▸ **Task to complete**
Up to and including the line with "Notes after the", restate the records below word for word, beginning with their first line.

▸ **Task inputs**
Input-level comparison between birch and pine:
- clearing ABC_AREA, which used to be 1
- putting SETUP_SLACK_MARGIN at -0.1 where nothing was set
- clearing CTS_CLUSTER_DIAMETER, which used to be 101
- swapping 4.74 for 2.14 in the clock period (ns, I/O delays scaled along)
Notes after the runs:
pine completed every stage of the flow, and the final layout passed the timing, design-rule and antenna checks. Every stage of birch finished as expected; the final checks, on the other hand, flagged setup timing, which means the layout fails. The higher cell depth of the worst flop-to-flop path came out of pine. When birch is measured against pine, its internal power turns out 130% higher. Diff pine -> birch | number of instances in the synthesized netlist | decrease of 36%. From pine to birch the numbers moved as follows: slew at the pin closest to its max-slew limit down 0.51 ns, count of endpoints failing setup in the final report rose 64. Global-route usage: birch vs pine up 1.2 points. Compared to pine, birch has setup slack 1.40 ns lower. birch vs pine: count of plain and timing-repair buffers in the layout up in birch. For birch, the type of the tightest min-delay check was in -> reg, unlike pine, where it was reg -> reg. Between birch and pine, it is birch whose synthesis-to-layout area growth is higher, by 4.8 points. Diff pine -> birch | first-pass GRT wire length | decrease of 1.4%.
==> inputs of exp/nickel <==
// pixel_generation
module pixel_generation(
    input clk,                               
    input reset,                             
    input video_on,                          
    input [9:0] x, y,    
    input KEY_UP, KEY_DOWN, KEY_LEFT, KEY_RIGHT,
    output reg [11:0] rgb                    
    );
==> flow/config.mk <==
export PLATFORM = sky130hd
export DESIGN_NAME = pixel_generation
export DESIGN_NICKNAME = pixel_generation
export VERILOG_FILES = /design/flow/design.v
export SDC_FILE = /design/flow/constraint.sdc
export NUM_CORES = 4
export LEC_CHECK = 0
export ABC_AREA = 1
export CAP_MARGIN = 0
export CELL_PAD_IN_SITES_GLOBAL_PLACEMENT = 1
export CORE_ASPECT_RATIO = 0.52
export CORE_MARGIN = 10
export CORE_UTILIZATION = 20
export CTS_CLUSTER_DIAMETER = 392
export GPL_TIMING_DRIVEN = 0
export MAX_ROUTING_LAYER = met4
export MIN_ROUTING_LAYER = met2
export SETUP_SLACK_MARGIN = 1.91
export SLEW_MARGIN = 15
export TNS_END_PERCENT = 20
==> flow/constraint.sdc <==
create_clock -name core_clock -period 14.6 [get_ports {clk}]
set_input_delay 2.9200 -clock core_clock [delete_from_list [all_inputs] [get_ports {clk}]]
set_output_delay 2.9200 -clock core_clock [all_outputs]
set_load 0.01 [all_outputs]
run.sh (not shown) runs the stock make flow with config.mk's settings and CLKGATE_MAP_FILE=.
==> exp/ember: changes against exp/nickel <==
ABC_AREA = unset   (was 1)
CAP_MARGIN = 20   (was 0)
CELL_PAD_IN_SITES_GLOBAL_PLACEMENT = unset   (was 1)
CORE_ASPECT_RATIO = unset   (was 0.52)
CORE_MARGIN = 2   (was 10)
CORE_UTILIZATION = 63   (was 20)
CTS_CLUSTER_DIAMETER = 247   (was 392)
GPL_TIMING_DRIVEN = unset   (was 0)
MIN_ROUTING_LAYER = met1   (was met2)
SETUP_SLACK_MARGIN = -0.04   (was 1.91)
SLEW_MARGIN = 20   (was 15)
TNS_END_PERCENT = 70   (was 20)
==> flow/constraint.sdc (replaced) <==
create_clock -name core_clock -period 4.84 [get_ports {clk}]
set_input_delay 0.9680 -clock core_clock [delete_from_list [all_inputs] [get_ports {clk}]]
set_output_delay 0.9680 -clock core_clock [all_outputs]
set_load 0.01 [all_outputs]
==> comparison <==
- exp/ember finished but failed the layout checks on setup timing. exp/nickel stopped in global routing with GRT-0116.
- Of exp/ember and exp/nickel, exp/ember has the higher area after synthesis (gap 1.9%, measured against exp/nickel).
- In die area, exp/nickel is at 3.5 times the value of exp/ember.
- Synthesized cell count: exp/nickel is larger than exp/ember (about 30%).


==> inputs of 05-18 <==
pixel_generation again, from the RTL that the note above started with.
clock: 6.62 ns
lec_check: 0
abc_area: 1
cap_margin: 20
core_margin: 7
core_utilization: 63
cts_cluster_diameter: 247
cts_cluster_size: 100
max_routing_layer: met4
min_routing_layer: met1
place_density_lb_addon: 0.08
setup_slack_margin: 1.15
slew_margin: 20
tns_end_percent: 5
==> inputs of 12-27, as changes to 05-18 <==
- ABC_AREA: 1 -> not set
- CORE_MARGIN: 7 -> 2
- CORE_UTILIZATION: 63 -> 57
- CTS_CLUSTER_DIAMETER: 247 -> not set
- CTS_CLUSTER_SIZE: 100 -> not set
- MAX_ROUTING_LAYER: met4 -> not set
- MIN_ROUTING_LAYER: met1 -> not set
- PLACE_DENSITY_LB_ADDON: 0.08 -> not set
- SETUP_SLACK_MARGIN: 1.15 -> not set
- TNS_END_PERCENT: 5 -> not set
==> flow/constraint.sdc (replaced) <==
create_clock -name core_clock -period 8.35 [get_ports {clk}]
set_input_delay 1.6700 -clock core_clock [delete_from_list [all_inputs] [get_ports {clk}]]
set_output_delay 1.6700 -clock core_clock [all_outputs]
set_load 0.01 [all_outputs]
==> inputs of 09-22, as changes to 05-18 <==
- ABC_AREA: 1 -> not set
- CORE_MARGIN: 7 -> 2
- CORE_UTILIZATION: 63 -> 66
- CTS_CLUSTER_DIAMETER: 247 -> not set
- CTS_CLUSTER_SIZE: 100 -> not set
- MAX_ROUTING_LAYER: met4 -> not set
- MIN_ROUTING_LAYER: met1 -> not set
- PLACE_DENSITY_LB_ADDON: 0.08 -> not set
- SETUP_SLACK_MARGIN: 1.15 -> not set
- TNS_END_PERCENT: 5 -> not set
==> flow/constraint.sdc (replaced) <==
create_clock -name core_clock -period 8.18 [get_ports {clk}]
set_input_delay 1.6360 -clock core_clock [delete_from_list [all_inputs] [get_ports {clk}]]
set_output_delay 1.6360 -clock core_clock [all_outputs]
set_load 0.01 [all_outputs]
==> comparison <==
09-22 went through all stages and came out clean. 12-27 completed with no timing, DRC or antenna violations. 05-18 completed without violations. In 12-27 the cell area is smaller than in 05-18, by about 3%. The highest clock skew belongs to 12-27, the lowest to 05-18. The highest via count belongs to 05-18, the lowest to 12-27. Global-route usage, highest first: 09-22, 12-27, 05-18. Against 05-18, the die area of 12-27 is lower by 2.3%. The lowest utilization belongs to 12-27, the highest to 05-18.
==> figures <==
Final worst slack: 05-18 1140 ps; 12-27 570 ps; 09-22 354 ps
Syn_nets: 05-18 2370; 12-27 1863; 09-22 1863
Pre-Place Util: 05-18 0.639; 12-27 0.578; 09-22 0.674
Post-Syn Area: 05-18 0.0114 mm^2; 12-27 0.0117 mm^2; 09-22 0.0117 mm^2
Status: 05-18 timing/DRC/antenna clean; 12-27 timing/DRC/antenna clean; 09-22 timing/DRC/antenna clean
Post-Route M1 WL: 05-18 17500 um; 12-27 19900 um; 09-22 18100 um
M1 GR Usage: 05-18 0.524; 12-27 0.640; 09-22 0.678
Area figure in the yosys stat output: 05-18 0.0114 mm^2; 12-27 0.0117 mm^2; 09-22 0.0117 mm^2
Cell total in the yosys stat output: 05-18 2286; 12-27 1779; 09-22 1779
Number of nets in the layout: 05-18 2413; 12-27 1807; 09-22 1797
Most used cell, CP: 05-18 sky130_fd_sc_hd__nand2_1; 12-27 sky130_fd_sc_hd__a21oi_1; 09-22 -
Antenna diode instance count: 05-18 0; 12-27 0; 09-22 1


==> inputs of run a <==
Starting RTL as in the previous note.
// pixel_generation
module pixel_generation(
    input clk,                               
    input reset,                             
    input video_on,                          
    input [9:0] x, y,    
    input KEY_UP, KEY_DOWN, KEY_LEFT, KEY_RIGHT,
    output reg [11:0] rgb                    
    );
export LEC_CHECK = 0
export CAP_MARGIN = 20
export CORE_MARGIN = 2
export CORE_UTILIZATION = 50
export CTS_CLUSTER_SIZE = 23
export GPL_TIMING_DRIVEN = 1
export MAX_ROUTING_LAYER = met4
export SETUP_SLACK_MARGIN = 1.81
export SLEW_MARGIN = 20
create_clock -name core_clock -period 6.82 [get_ports {clk}]
==> run b: changes against run a <==
- CORE_UTILIZATION: 50 -> 72
- CTS_CLUSTER_DIAMETER: not set -> 398
- CTS_CLUSTER_SIZE: 23 -> 99
- GPL_TIMING_DRIVEN: 1 -> not set
- MAX_ROUTING_LAYER: met4 -> not set
- PLACE_DENSITY: not set -> 0.83
- SETUP_SLACK_MARGIN: 1.81 -> not set
- TNS_END_PERCENT: not set -> 10
==> flow/constraint.sdc (replaced) <==
create_clock -name core_clock -period 7.29 [get_ports {clk}]
set_input_delay 1.4580 -clock core_clock [delete_from_list [all_inputs] [get_ports {clk}]]
set_output_delay 1.4580 -clock core_clock [all_outputs]
set_load 0.01 [all_outputs]
==> results <==
- Sequential cell count is the same in run b and run a.
- In run b the design area is lower than in run a, by 12%.
- Between run b and run a, the lower non-clock buffer count is in run b (gap 84).
- Area after synthesis is the same in run b and run a.
- Run b passed the timing, DRC and antenna checks. Run a completed with no timing, DRC or antenna violations.
- Between run b and run a, the lower worst setup slack is in run b (gap 1.2 ns).


==> try-maple <==
pixel_generation again, from the RTL that the note above started with.
clock: 9.97 ns
lec_check: 0
cap_margin: 20
cell_pad_in_sites_detail_placement: 1
core_aspect_ratio: 1.26
core_margin: 4
core_utilization: 62
cts_cluster_diameter: 118
cts_cluster_size: 66
gpl_routability_driven: 0
min_routing_layer: met2
place_density_lb_addon: 0.03
setup_slack_margin: -0.83
slew_margin: 40
==> inputs of try-xenon, as changes to try-maple <==
Settings changed: CELL_PAD_IN_SITES_DETAIL_PLACEMENT 1 to default, CORE_ASPECT_RATIO 1.26 to default, CORE_MARGIN 4 to 2, CORE_UTILIZATION 62 to 70, CTS_CLUSTER_DIAMETER 118 to default, CTS_CLUSTER_SIZE 66 to default, GPL_ROUTABILITY_DRIVEN 0 to default, MAX_ROUTING_LAYER from default to met4, MIN_ROUTING_LAYER met2 to default, PLACE_DENSITY_LB_ADDON 0.03 to 0.08, SETUP_SLACK_MARGIN -0.83 to 2.74, SLEW_MARGIN 40 to 20.
==> flow/constraint.sdc (replaced) <==
create_clock -name core_clock -period 9.58 [get_ports {clk}]
set_input_delay 1.9160 -clock core_clock [delete_from_list [all_inputs] [get_ports {clk}]]
set_output_delay 1.9160 -clock core_clock [all_outputs]
set_load 0.01 [all_outputs]
==> inputs of try-zinc, as changes to try-maple <==
Settings changed: CELL_PAD_IN_SITES_DETAIL_PLACEMENT 1 to default, CORE_ASPECT_RATIO 1.26 to default, CORE_MARGIN 4 to 2, CORE_UTILIZATION 62 to 40, CTS_CLUSTER_DIAMETER 118 to default, CTS_CLUSTER_SIZE 66 to default, GPL_ROUTABILITY_DRIVEN 0 to default, MIN_ROUTING_LAYER met2 to default, PLACE_DENSITY_LB_ADDON 0.03 to default, SETUP_SLACK_MARGIN -0.83 to default, SLEW_MARGIN 40 to 20.
==> flow/constraint.sdc (replaced) <==
create_clock -name core_clock -period 10.0 [get_ports {clk}]
set_input_delay 2.0000 -clock core_clock [delete_from_list [all_inputs] [get_ports {clk}]]
set_output_delay 2.0000 -clock core_clock [all_outputs]
set_load 0.01 [all_outputs]
==> inputs of try-raven, as changes to try-maple <==
Settings changed: CELL_PAD_IN_SITES_DETAIL_PLACEMENT 1 to default, CORE_ASPECT_RATIO 1.26 to default, CORE_MARGIN 4 to 2, CORE_UTILIZATION 62 to 72, CTS_CLUSTER_DIAMETER 118 to 222, CTS_CLUSTER_SIZE 66 to 21, GPL_ROUTABILITY_DRIVEN 0 to default, MIN_ROUTING_LAYER met2 to default, PLACE_DENSITY_LB_ADDON 0.03 to default, SETUP_SLACK_MARGIN -0.83 to default, SLEW_MARGIN 40 to 20.
==> flow/constraint.sdc (replaced) <==
create_clock -name core_clock -period 4.84 [get_ports {clk}]
set_input_delay 0.9680 -clock core_clock [delete_from_list [all_inputs] [get_ports {clk}]]
set_output_delay 0.9680 -clock core_clock [all_outputs]
set_load 0.01 [all_outputs]
==> results <==
Against try-xenon, the register-to-register slack of try-zinc is higher by 0.50 ns.
try-xenon went through all stages and came out clean. try-zinc completed without violations. try-raven died in global routing, error GRT-0232. try-maple failed in global routing with GRT-0116.
In flip-flop count, try-zinc and try-xenon do not differ.
Of try-xenon and try-zinc, try-xenon has the higher core utilization (gap 33 points).
Critical path depth: try-zinc is higher than try-xenon (2).


==> 05-02 <==
pixel_generation again, from the RTL that the note above started with.
clock: 4.52 ns
lec_check: 0
abc_area: 1
cap_margin: 15
core_aspect_ratio: 1.39
core_margin: 2
core_utilization: 72
cts_cluster_size: 10
slew_margin: 20
tns_end_percent: 10
==> 12-10 (differences from 05-02) <==
Settings changed: ABC_AREA 1 to not set, CAP_MARGIN 15 to 20, CORE_ASPECT_RATIO 1.39 to not set, CORE_UTILIZATION 72 to 66, CTS_CLUSTER_DIAMETER set to 398, CTS_CLUSTER_SIZE 10 to 99, TNS_END_PERCENT 10 to not set.
==> flow/constraint.sdc (replaced) <==
create_clock -name core_clock -period 7.29 [get_ports {clk}]
set_input_delay 1.4580 -clock core_clock [delete_from_list [all_inputs] [get_ports {clk}]]
set_output_delay 1.4580 -clock core_clock [all_outputs]
set_load 0.01 [all_outputs]
==> 09-01 (differences from 05-02) <==
Settings changed: ABC_AREA 1 to not set, CAP_MARGIN 15 to 20, CORE_ASPECT_RATIO 1.39 to not set, CORE_UTILIZATION 72 to 21, CTS_CLUSTER_DIAMETER set to 177, CTS_CLUSTER_SIZE 10 to 99, TNS_END_PERCENT 10 to not set.
==> flow/constraint.sdc (replaced) <==
create_clock -name core_clock -period 10.0 [get_ports {clk}]
set_input_delay 2.0000 -clock core_clock [delete_from_list [all_inputs] [get_ports {clk}]]
set_output_delay 2.0000 -clock core_clock [all_outputs]
set_load 0.01 [all_outputs]
==> 08-26 (differences from 05-02) <==
Settings changed: ABC_AREA 1 to not set, CAP_MARGIN 15 to 20, CORE_ASPECT_RATIO 1.39 to not set, CORE_UTILIZATION 72 to 58, CTS_CLUSTER_SIZE 10 to not set, TNS_END_PERCENT 10 to not set.
==> flow/constraint.sdc (replaced) <==
create_clock -name core_clock -period 8.23 [get_ports {clk}]
set_input_delay 1.6460 -clock core_clock [delete_from_list [all_inputs] [get_ports {clk}]]
set_output_delay 1.6460 -clock core_clock [all_outputs]
set_load 0.01 [all_outputs]
==> comparison table <==
| item | 12-10 | 05-02 | 09-01 | 08-26 |
|---|---|---|---|---|
| Status | timing/DRC/antenna clean | did not finish | timing/DRC/antenna clean | timing/DRC/antenna clean |
| Failing step | - | 5_1_grt | - | - |
| FILL cells | 1455 | - | 6221 | 1827 |
| Buffers outside the clock class | 95 | - | 71 | 80 |
| Clock transition at the registers of the reported paths | 60 ps | - | 50 ps | 60 ps |
| Fraction of the yosys area taken by sequential cells | 0.0740 | 0.0755 | 0.0740 | 0.0740 |
| DRC viols | 0 | - | 0 | 0 |
| Iteration count of the initial detailed-routing pass | 17 | - | 8 | 10 |
| Sum of routed wire segments on met1 | 18.2 mm | - | 23.9 mm | 19.7 mm |
| Comb area share | 0.805 | - | 0.778 | 0.809 |
| Max-slew violation count | 0 | - | 0 | 0 |
| Non-clock buffer area fraction after layout | 0.0660 | - | 0.0494 | 0.0569 |


==> inputs of job 982 <==
Starting RTL as in the previous note.
Settings: LEC_CHECK=0, ABC_AREA=1, CAP_MARGIN=15, CORE_MARGIN=7, CORE_UTILIZATION=72, CTS_CLUSTER_DIAMETER=398, CTS_CLUSTER_SIZE=72, MAX_ROUTING_LAYER=met5, MIN_ROUTING_LAYER=met1, PLACE_DENSITY=0.37, SETUP_SLACK_MARGIN=-0.14, SLEW_MARGIN=40, TNS_END_PERCENT=100; clock period 4.13 ns.
==> job 6882: changes against job 982 <==
==> flow/config.mk (replaced) <==
export PLATFORM = sky130hd
export DESIGN_NAME = pixel_generation
export DESIGN_NICKNAME = pixel_generation
export VERILOG_FILES = /design/flow/design.v
export SDC_FILE = /design/flow/constraint.sdc
export NUM_CORES = 4
export LEC_CHECK = 0
export CAP_MARGIN = 20
export CORE_MARGIN = 2
export CORE_UTILIZATION = 40
export SETUP_SLACK_MARGIN = 2.45
export SLEW_MARGIN = 20
==> flow/constraint.sdc (replaced) <==
create_clock -name core_clock -period 8.71 [get_ports {clk}]
set_input_delay 1.7420 -clock core_clock [delete_from_list [all_inputs] [get_ports {clk}]]
set_output_delay 1.7420 -clock core_clock [all_outputs]
set_load 0.01 [all_outputs]
==> job 211: changes against job 982 <==
==> flow/config.mk (replaced) <==
export PLATFORM = sky130hd
export DESIGN_NAME = pixel_generation
export DESIGN_NICKNAME = pixel_generation
export VERILOG_FILES = /design/flow/design.v
export SDC_FILE = /design/flow/constraint.sdc
export NUM_CORES = 4
export LEC_CHECK = 0
export CAP_MARGIN = 20
export CORE_MARGIN = 2
export CORE_UTILIZATION = 29
export SLEW_MARGIN = 20
==> flow/constraint.sdc (replaced) <==
create_clock -name core_clock -period 14.6 [get_ports {clk}]
set_input_delay 2.9200 -clock core_clock [delete_from_list [all_inputs] [get_ports {clk}]]
set_output_delay 2.9200 -clock core_clock [all_outputs]
set_load 0.01 [all_outputs]
==> job 4495: changes against job 982 <==
==> flow/config.mk (replaced) <==
export PLATFORM = sky130hd
export DESIGN_NAME = pixel_generation
export DESIGN_NICKNAME = pixel_generation
export VERILOG_FILES = /design/flow/design.v
export SDC_FILE = /design/flow/constraint.sdc
export NUM_CORES = 4
export LEC_CHECK = 0
export CAP_MARGIN = 20
export CORE_MARGIN = 2
export CORE_UTILIZATION = 67
export CTS_CLUSTER_DIAMETER = 175
export CTS_CLUSTER_SIZE = 100
export SLEW_MARGIN = 20
==> flow/constraint.sdc (replaced) <==
create_clock -name core_clock -period 10.0 [get_ports {clk}]
set_input_delay 2.0000 -clock core_clock [delete_from_list [all_inputs] [get_ports {clk}]]
set_output_delay 2.0000 -clock core_clock [all_outputs]
set_load 0.01 [all_outputs]
==> results.yml <==
# yosys + openroad results
synth:
  yosysChipArea_um2: 11440
  synth.most_common_cell: "nand2_1"
  synthDistinctLibCells: 61
  syn-num-nets: 2370
  xor_share_pct: 0.9186
  common_cells: "nand2_1, nor2_1, inv_1"
  ys_top_logic_family: "simple AND/OR/NAND/NOR gates"
  synthCells: 2286
floorplanning:
  coreArea_um2: 15370
  die_h_um: 140.1
  chipArea_um2: 19620
  rows: 45
status:
  lastStage: "global routing"
  tool.error: "[ERROR GRT-0116] Global routing finished with congestion. Check the congestion regions in the DRC Viewer."
  status: "did not finish"
placed_design:
  dp_hpwl_um: 43610
  dp_cells: 2770
global_route:
  use_met3_pct: 80.84
  track_usage_pct: 86.72
clocking:
  post_cts_buffers: 6
Source of the figures above: job 982

==> results.yml <==
# flow metrics
placed_design:
  dp_hpwl_um: 41930
  dp_cells: 2221
synth:
  yosysWarningCount: 1
  syn-num-nets: 1863
  synthDistinctLibCells: 105
  synth.most_common_cell: "nor2_1"
  xor_share_pct: 3.219
  common_cells: "nor2_1, nand2_1, a21oi_1"
  synthCells: 1779
floorplanning:
  die_h_um: 204.5
  chipArea_um2: 41830
  rows: 73
clocking:
  post_cts_buffers: 0
critical_path:
  crit_chain: "clkdlybuf4s50_1 > nand2_1 > a211oi_1 > nor2_1 > a21oi_1 > o221ai_1 > a22oi_1 > a21oi_1 > or4_1 > a21oi_1 > nand4_1 > a41oi_1 > clkdlybuf4s50_1"
status:
  status: "finished clean"
global_route:
  use_met3_pct: 5.393
Source of the figures above: job 211

==> results.yml <==
# flow metrics
global_route:
  track_usage_pct: 52.62
  grt_pass1_wl_um: 77800
  use_met3_pct: 24.35
synth:
  syn-num-nets: 1863
  synth.most_common_cell: "nor2_1"
  synthDistinctLibCells: 105
  synthCells: 1779
  yosysChipArea_um2: 11660
  ys_top_logic_family: "AND-OR/OR-AND gates"
  common_cells: "nor2_1, nand2_1, a21oi_1"
  xor_share_pct: 3.219
status:
  status: "finished clean"
floorplanning:
  coreArea_um2: 17180
  rows: 48
  die_h_um: 135.9
  chipArea_um2: 18480
clocking:
  post_cts_buffers: 0
placed_design:
  dp_cells: 1916
  dp_hpwl_um: 36620
Source of the figures above: job 4495

==> results.yml <==
# flow metrics
synth:
  synth.most_common_cell: "nor2_1"
  ys_top_logic_family: "AND-OR/OR-AND gates"
  yosysChipArea_um2: 11660
  synthDistinctLibCells: 105
  xor_share_pct: 3.219
  synthCells: 1779
  common_cells: "nor2_1, nand2_1, a21oi_1"
  syn-num-nets: 1863
placed_design:
  dp_hpwl_um: 41410
critical_path:
  rrSetupSlack_ns: 3.13
  start_kind: "primary input"
floorplanning:
  chipArea_um2: 30540
status:
  status: "finished clean"
global_route:
  track_usage_pct: 35.24
  use_met3_pct: 8.290
clocking:
  clock.latency.late_pin_ns: 0.29
Source of the figures above: job 6882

▸ **Exercise output**
Input-level comparison between birch and pine:
- clearing ABC_AREA, which used to be 1
- putting SETUP_SLACK_MARGIN at -0.1 where nothing was set
- clearing CTS_CLUSTER_DIAMETER, which used to be 101
- swapping 4.74 for 2.14 in the clock period (ns, I/O delays scaled along)
Notes after the runs:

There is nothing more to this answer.